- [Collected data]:
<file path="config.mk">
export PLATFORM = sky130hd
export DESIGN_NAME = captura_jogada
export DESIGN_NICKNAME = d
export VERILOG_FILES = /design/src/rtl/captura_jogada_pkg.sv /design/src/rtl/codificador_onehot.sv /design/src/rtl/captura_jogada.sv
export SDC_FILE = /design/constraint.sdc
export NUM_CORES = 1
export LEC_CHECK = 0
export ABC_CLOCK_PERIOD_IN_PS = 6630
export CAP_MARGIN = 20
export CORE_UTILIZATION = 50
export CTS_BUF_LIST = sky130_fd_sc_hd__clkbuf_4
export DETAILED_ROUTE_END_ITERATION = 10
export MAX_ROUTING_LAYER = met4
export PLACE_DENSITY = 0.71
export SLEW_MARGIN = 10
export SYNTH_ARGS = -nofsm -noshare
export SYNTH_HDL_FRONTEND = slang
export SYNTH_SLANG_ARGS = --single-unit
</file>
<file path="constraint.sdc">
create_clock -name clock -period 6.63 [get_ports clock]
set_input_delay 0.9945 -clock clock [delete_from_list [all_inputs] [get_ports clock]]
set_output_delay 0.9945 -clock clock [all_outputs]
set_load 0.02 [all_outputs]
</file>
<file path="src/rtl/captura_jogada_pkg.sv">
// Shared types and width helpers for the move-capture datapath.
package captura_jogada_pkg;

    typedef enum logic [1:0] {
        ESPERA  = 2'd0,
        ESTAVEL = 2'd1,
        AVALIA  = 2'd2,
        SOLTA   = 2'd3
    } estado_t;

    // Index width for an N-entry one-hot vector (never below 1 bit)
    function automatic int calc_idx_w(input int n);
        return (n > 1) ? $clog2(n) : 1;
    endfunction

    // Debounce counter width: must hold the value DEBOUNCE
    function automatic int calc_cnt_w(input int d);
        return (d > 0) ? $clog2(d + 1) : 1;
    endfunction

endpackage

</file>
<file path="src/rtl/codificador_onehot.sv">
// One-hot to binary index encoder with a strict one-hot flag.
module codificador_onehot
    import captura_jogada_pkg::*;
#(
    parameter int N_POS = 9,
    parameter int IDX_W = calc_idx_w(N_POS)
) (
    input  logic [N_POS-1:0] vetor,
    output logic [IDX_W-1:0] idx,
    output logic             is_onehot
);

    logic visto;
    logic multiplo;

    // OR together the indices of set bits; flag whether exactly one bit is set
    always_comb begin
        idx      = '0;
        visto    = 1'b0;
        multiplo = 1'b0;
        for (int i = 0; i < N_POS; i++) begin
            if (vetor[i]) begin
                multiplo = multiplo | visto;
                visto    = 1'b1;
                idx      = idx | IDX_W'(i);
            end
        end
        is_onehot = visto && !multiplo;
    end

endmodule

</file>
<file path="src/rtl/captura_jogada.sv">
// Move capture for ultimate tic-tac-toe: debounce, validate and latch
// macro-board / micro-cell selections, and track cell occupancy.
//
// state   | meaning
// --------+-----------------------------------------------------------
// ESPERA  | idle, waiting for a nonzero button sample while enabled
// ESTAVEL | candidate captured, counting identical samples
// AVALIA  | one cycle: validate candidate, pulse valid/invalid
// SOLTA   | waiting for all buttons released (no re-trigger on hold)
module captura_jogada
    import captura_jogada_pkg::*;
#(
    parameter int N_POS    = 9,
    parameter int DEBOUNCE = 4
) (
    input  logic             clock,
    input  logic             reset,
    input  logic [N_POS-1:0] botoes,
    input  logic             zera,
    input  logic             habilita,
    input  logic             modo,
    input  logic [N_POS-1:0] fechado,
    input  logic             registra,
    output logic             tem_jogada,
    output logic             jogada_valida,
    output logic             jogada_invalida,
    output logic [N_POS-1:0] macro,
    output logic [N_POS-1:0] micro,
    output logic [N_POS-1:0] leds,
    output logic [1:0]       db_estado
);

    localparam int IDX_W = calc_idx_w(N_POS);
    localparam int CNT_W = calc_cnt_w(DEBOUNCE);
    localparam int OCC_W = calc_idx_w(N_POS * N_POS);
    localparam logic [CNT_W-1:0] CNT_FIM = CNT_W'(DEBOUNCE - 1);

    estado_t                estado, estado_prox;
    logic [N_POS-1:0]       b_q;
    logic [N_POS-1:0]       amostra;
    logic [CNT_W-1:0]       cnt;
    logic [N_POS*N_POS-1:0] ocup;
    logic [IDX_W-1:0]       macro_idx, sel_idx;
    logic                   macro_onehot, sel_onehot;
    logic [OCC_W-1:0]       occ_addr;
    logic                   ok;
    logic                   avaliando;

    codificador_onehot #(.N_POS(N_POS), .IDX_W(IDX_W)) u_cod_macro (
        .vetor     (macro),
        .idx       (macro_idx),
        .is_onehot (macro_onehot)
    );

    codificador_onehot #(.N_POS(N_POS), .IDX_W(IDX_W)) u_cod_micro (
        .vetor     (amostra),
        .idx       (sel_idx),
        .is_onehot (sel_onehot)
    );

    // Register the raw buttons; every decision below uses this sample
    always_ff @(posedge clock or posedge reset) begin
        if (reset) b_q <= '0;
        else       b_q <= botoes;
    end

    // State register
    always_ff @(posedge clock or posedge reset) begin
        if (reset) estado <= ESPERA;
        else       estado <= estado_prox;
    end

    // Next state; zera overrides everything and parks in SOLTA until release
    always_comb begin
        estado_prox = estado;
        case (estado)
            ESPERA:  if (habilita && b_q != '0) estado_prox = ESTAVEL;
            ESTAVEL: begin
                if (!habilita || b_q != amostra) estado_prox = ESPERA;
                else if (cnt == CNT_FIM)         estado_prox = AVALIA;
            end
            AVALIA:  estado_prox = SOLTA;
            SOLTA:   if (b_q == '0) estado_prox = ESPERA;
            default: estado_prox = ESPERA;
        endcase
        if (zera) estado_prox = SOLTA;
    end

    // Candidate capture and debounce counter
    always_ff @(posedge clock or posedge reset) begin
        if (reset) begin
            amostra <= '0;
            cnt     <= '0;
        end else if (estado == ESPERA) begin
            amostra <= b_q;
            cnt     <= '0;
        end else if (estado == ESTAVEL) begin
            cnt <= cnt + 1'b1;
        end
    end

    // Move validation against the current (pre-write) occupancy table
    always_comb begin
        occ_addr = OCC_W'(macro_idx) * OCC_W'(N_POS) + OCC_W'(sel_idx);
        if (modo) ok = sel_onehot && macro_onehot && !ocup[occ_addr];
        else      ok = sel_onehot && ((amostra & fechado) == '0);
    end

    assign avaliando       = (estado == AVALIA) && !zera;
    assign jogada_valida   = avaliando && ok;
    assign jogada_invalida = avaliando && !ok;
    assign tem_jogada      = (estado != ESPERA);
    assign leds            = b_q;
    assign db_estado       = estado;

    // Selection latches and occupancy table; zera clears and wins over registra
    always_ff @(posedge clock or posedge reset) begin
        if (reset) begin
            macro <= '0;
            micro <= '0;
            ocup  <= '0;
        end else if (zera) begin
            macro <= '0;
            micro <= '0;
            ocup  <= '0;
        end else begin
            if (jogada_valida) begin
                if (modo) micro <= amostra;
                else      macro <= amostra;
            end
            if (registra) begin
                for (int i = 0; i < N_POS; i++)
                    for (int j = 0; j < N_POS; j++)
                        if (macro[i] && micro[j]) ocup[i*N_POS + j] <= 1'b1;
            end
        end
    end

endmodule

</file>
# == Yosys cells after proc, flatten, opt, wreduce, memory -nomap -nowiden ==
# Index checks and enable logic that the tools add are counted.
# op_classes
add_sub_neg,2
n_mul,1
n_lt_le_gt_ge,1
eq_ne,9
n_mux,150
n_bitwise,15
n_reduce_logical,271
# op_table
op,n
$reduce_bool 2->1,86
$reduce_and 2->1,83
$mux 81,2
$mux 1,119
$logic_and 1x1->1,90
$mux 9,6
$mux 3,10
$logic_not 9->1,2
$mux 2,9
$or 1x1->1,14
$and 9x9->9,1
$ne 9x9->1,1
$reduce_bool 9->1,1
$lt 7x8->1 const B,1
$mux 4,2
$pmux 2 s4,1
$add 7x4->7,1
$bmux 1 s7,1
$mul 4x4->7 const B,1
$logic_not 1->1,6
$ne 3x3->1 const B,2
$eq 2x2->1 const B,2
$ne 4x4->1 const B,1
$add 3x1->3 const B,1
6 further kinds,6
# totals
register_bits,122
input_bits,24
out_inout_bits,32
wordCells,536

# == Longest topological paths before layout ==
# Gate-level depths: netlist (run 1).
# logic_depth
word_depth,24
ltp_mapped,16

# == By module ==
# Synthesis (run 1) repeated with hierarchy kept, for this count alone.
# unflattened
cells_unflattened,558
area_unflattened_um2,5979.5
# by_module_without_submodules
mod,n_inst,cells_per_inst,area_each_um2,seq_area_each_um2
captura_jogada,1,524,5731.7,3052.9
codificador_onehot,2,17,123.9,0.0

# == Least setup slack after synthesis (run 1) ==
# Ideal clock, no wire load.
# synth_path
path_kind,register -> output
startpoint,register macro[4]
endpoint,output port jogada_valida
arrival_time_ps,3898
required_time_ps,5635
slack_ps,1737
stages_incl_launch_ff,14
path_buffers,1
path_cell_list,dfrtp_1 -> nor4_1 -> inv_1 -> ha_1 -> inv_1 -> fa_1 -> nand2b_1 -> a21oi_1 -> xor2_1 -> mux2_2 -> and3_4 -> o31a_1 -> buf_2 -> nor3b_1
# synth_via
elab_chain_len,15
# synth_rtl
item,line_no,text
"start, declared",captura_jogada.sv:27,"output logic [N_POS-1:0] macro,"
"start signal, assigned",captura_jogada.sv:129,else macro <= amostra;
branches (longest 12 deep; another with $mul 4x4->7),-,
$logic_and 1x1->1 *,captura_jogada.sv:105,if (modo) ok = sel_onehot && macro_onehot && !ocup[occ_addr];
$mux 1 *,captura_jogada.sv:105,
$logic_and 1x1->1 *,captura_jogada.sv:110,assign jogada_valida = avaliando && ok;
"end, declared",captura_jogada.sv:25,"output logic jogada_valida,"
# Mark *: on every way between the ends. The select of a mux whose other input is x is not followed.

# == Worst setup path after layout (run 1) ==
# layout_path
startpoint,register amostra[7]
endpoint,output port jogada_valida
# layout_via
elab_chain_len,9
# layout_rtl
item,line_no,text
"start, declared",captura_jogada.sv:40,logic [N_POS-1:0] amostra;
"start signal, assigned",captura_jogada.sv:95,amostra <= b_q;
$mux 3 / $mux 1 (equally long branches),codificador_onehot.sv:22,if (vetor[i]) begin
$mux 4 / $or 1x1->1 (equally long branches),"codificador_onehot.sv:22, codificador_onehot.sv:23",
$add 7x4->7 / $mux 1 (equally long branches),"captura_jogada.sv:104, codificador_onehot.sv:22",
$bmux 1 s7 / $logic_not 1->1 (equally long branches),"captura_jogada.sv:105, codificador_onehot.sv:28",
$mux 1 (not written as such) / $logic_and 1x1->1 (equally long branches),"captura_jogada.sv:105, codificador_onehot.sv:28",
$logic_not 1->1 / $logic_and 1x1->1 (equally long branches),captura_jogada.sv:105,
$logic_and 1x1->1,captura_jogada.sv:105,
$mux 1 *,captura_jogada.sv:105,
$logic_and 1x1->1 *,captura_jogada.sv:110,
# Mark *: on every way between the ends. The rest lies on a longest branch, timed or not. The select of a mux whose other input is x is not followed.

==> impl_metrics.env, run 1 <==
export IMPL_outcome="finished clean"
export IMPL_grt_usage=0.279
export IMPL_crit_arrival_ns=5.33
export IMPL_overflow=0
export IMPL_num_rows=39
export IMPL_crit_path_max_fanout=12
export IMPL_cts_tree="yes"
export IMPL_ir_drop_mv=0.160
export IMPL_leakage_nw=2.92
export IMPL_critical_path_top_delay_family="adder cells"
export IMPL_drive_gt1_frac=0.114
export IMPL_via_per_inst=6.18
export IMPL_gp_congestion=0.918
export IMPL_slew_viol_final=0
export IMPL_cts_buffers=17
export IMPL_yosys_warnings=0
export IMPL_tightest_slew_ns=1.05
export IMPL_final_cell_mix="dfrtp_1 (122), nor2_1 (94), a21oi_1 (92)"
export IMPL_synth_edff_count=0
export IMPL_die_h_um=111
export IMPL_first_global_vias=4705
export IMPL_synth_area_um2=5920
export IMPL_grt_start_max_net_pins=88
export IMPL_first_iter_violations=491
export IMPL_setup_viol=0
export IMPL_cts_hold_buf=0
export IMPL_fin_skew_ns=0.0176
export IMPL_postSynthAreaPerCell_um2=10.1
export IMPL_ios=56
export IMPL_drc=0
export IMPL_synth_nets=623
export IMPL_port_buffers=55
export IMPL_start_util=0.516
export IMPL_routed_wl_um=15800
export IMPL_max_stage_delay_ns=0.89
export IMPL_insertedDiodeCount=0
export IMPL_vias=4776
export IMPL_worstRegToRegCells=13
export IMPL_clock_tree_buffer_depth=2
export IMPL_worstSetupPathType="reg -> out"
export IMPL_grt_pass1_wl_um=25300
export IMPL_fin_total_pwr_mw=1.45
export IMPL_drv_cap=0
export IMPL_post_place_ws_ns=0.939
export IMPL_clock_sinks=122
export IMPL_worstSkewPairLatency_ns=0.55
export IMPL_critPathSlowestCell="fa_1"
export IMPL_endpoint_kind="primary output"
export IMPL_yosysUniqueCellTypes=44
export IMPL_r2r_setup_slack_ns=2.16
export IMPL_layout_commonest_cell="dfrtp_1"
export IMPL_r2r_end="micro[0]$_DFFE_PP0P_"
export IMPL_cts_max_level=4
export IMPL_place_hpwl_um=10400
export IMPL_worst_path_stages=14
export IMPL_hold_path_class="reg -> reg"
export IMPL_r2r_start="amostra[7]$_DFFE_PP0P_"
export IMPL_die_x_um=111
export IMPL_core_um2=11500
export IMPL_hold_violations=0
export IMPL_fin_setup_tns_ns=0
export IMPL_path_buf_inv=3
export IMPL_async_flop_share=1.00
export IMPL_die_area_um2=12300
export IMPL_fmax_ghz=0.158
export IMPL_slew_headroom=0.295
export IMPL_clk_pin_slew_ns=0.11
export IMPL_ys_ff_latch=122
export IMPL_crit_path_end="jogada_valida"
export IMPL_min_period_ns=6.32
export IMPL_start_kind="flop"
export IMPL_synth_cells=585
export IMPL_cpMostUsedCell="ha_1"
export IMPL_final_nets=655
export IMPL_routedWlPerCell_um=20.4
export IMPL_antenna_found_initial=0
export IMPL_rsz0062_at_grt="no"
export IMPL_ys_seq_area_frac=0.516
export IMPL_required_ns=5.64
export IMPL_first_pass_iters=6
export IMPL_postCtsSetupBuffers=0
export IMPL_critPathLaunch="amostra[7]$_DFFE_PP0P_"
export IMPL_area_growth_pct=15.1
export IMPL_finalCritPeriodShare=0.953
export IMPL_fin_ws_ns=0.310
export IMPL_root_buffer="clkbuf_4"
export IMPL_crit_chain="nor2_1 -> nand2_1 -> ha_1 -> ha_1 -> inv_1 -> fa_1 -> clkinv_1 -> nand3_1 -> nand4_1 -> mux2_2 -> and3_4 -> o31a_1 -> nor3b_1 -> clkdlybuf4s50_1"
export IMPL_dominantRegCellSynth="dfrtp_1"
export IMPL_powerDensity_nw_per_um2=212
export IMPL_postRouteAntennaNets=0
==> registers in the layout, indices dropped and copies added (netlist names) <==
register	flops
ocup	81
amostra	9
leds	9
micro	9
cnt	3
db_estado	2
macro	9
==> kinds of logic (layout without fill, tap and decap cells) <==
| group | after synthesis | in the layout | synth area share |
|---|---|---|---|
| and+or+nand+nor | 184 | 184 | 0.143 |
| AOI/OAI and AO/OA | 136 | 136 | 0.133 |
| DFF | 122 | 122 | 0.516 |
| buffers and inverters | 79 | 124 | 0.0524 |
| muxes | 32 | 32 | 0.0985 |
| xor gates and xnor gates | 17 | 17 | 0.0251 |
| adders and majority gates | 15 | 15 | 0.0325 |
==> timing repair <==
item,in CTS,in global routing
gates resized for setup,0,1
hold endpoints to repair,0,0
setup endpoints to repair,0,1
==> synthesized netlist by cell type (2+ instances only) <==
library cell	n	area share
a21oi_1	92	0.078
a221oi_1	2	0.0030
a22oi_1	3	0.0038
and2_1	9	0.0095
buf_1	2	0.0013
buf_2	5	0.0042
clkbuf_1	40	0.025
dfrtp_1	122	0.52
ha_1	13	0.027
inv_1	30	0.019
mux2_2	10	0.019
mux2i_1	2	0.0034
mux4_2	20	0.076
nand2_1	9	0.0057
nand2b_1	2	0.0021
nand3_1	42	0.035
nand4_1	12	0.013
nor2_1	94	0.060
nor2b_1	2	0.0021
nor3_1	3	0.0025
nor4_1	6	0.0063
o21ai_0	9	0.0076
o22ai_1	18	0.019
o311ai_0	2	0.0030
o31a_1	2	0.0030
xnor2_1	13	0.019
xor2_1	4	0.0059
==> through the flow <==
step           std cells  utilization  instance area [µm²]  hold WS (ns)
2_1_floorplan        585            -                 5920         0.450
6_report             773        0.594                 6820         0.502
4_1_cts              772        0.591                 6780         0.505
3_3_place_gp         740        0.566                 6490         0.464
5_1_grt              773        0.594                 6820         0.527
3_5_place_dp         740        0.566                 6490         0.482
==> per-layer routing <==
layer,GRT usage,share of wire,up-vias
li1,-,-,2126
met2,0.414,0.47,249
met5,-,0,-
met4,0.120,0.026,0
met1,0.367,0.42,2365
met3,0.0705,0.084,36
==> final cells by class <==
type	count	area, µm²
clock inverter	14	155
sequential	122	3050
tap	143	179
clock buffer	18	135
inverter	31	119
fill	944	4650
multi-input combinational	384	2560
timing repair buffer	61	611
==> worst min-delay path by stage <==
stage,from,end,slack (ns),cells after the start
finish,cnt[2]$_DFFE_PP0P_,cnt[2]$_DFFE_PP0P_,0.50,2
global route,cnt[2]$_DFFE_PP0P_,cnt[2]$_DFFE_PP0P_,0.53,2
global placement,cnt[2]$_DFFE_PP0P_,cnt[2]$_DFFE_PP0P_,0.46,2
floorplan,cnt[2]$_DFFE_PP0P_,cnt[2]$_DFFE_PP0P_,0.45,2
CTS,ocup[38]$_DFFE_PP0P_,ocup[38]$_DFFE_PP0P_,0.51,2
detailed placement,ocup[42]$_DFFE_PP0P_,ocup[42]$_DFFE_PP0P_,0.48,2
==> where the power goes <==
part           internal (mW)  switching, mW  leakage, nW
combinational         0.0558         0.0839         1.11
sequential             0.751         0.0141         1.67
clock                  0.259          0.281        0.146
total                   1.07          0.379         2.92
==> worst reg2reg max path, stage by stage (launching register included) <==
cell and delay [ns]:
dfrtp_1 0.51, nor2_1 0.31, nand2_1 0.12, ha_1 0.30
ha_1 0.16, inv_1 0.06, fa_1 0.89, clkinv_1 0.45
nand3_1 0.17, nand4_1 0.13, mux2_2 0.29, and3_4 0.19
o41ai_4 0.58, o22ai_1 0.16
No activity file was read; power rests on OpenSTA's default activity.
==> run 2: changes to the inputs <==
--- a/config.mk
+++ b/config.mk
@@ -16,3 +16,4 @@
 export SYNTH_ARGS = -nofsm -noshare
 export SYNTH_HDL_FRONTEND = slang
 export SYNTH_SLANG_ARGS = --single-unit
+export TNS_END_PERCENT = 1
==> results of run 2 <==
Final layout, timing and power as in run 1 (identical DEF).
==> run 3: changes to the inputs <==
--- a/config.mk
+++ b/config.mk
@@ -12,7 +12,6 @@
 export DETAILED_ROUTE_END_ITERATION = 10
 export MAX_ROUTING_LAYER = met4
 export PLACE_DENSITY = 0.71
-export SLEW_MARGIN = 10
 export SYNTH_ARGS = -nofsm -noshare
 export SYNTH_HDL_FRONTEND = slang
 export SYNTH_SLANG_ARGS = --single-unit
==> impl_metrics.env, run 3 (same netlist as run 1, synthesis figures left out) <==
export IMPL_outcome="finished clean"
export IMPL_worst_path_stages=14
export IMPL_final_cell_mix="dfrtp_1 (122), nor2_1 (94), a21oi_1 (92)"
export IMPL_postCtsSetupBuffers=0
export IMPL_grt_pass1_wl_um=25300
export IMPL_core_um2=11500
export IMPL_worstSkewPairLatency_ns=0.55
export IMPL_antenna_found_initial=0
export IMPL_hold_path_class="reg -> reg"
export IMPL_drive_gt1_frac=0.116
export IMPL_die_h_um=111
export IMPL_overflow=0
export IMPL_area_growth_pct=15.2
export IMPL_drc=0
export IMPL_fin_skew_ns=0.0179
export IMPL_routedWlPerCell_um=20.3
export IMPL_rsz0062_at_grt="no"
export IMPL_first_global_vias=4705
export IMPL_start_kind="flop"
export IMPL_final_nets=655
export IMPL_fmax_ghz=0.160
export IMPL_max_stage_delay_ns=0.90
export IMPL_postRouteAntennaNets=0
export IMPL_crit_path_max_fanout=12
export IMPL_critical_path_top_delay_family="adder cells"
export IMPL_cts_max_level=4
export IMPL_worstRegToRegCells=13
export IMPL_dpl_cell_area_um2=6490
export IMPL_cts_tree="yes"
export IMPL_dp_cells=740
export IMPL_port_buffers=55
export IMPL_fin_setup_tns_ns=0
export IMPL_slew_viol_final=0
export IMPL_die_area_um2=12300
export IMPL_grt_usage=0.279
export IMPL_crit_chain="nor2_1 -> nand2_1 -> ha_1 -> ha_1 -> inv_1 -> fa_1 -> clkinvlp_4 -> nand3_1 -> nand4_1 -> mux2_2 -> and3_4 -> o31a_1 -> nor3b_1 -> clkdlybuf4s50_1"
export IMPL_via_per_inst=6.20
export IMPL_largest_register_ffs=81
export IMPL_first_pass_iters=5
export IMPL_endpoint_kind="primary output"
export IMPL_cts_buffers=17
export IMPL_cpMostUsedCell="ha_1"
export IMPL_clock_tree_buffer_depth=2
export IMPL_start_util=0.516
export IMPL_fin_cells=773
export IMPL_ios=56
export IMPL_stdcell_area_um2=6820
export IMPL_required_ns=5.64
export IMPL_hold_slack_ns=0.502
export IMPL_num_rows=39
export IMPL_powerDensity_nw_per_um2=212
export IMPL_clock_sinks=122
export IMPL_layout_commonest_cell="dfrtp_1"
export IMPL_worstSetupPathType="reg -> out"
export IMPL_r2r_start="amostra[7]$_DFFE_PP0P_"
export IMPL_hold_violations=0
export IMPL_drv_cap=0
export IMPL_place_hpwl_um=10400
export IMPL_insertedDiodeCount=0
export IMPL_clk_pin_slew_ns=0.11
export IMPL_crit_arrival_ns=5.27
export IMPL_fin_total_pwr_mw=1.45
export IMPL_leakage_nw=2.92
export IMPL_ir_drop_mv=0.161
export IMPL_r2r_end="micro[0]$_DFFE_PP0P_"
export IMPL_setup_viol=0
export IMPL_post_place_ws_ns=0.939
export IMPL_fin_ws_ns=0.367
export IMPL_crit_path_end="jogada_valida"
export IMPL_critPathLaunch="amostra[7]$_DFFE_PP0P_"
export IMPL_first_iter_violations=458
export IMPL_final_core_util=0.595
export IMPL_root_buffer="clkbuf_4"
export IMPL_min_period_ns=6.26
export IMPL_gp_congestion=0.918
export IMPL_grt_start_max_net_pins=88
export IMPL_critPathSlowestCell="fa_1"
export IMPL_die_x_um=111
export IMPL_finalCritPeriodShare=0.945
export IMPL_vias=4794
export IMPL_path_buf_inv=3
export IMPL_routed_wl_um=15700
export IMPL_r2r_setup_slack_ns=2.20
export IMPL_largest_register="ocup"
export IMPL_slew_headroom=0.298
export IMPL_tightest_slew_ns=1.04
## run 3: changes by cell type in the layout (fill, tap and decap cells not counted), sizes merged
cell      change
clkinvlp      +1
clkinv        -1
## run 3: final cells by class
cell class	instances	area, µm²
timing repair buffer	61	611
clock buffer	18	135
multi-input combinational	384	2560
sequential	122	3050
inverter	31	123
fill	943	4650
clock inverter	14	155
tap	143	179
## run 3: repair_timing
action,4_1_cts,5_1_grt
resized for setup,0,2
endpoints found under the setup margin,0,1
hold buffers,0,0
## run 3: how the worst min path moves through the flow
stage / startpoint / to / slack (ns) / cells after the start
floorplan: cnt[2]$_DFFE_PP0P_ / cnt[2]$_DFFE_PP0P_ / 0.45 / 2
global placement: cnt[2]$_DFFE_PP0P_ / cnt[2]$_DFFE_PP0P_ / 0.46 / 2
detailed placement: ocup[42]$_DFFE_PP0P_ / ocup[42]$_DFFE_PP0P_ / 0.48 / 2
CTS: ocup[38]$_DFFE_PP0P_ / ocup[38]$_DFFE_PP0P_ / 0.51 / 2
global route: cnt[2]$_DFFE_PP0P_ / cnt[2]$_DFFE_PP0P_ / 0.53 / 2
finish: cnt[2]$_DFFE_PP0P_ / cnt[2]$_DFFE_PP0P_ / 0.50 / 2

- [Assigned task]:
Whenever a line of the data above holds the word "gates", it counts once; report the total number of such lines and nothing more.

- [Task result]:
3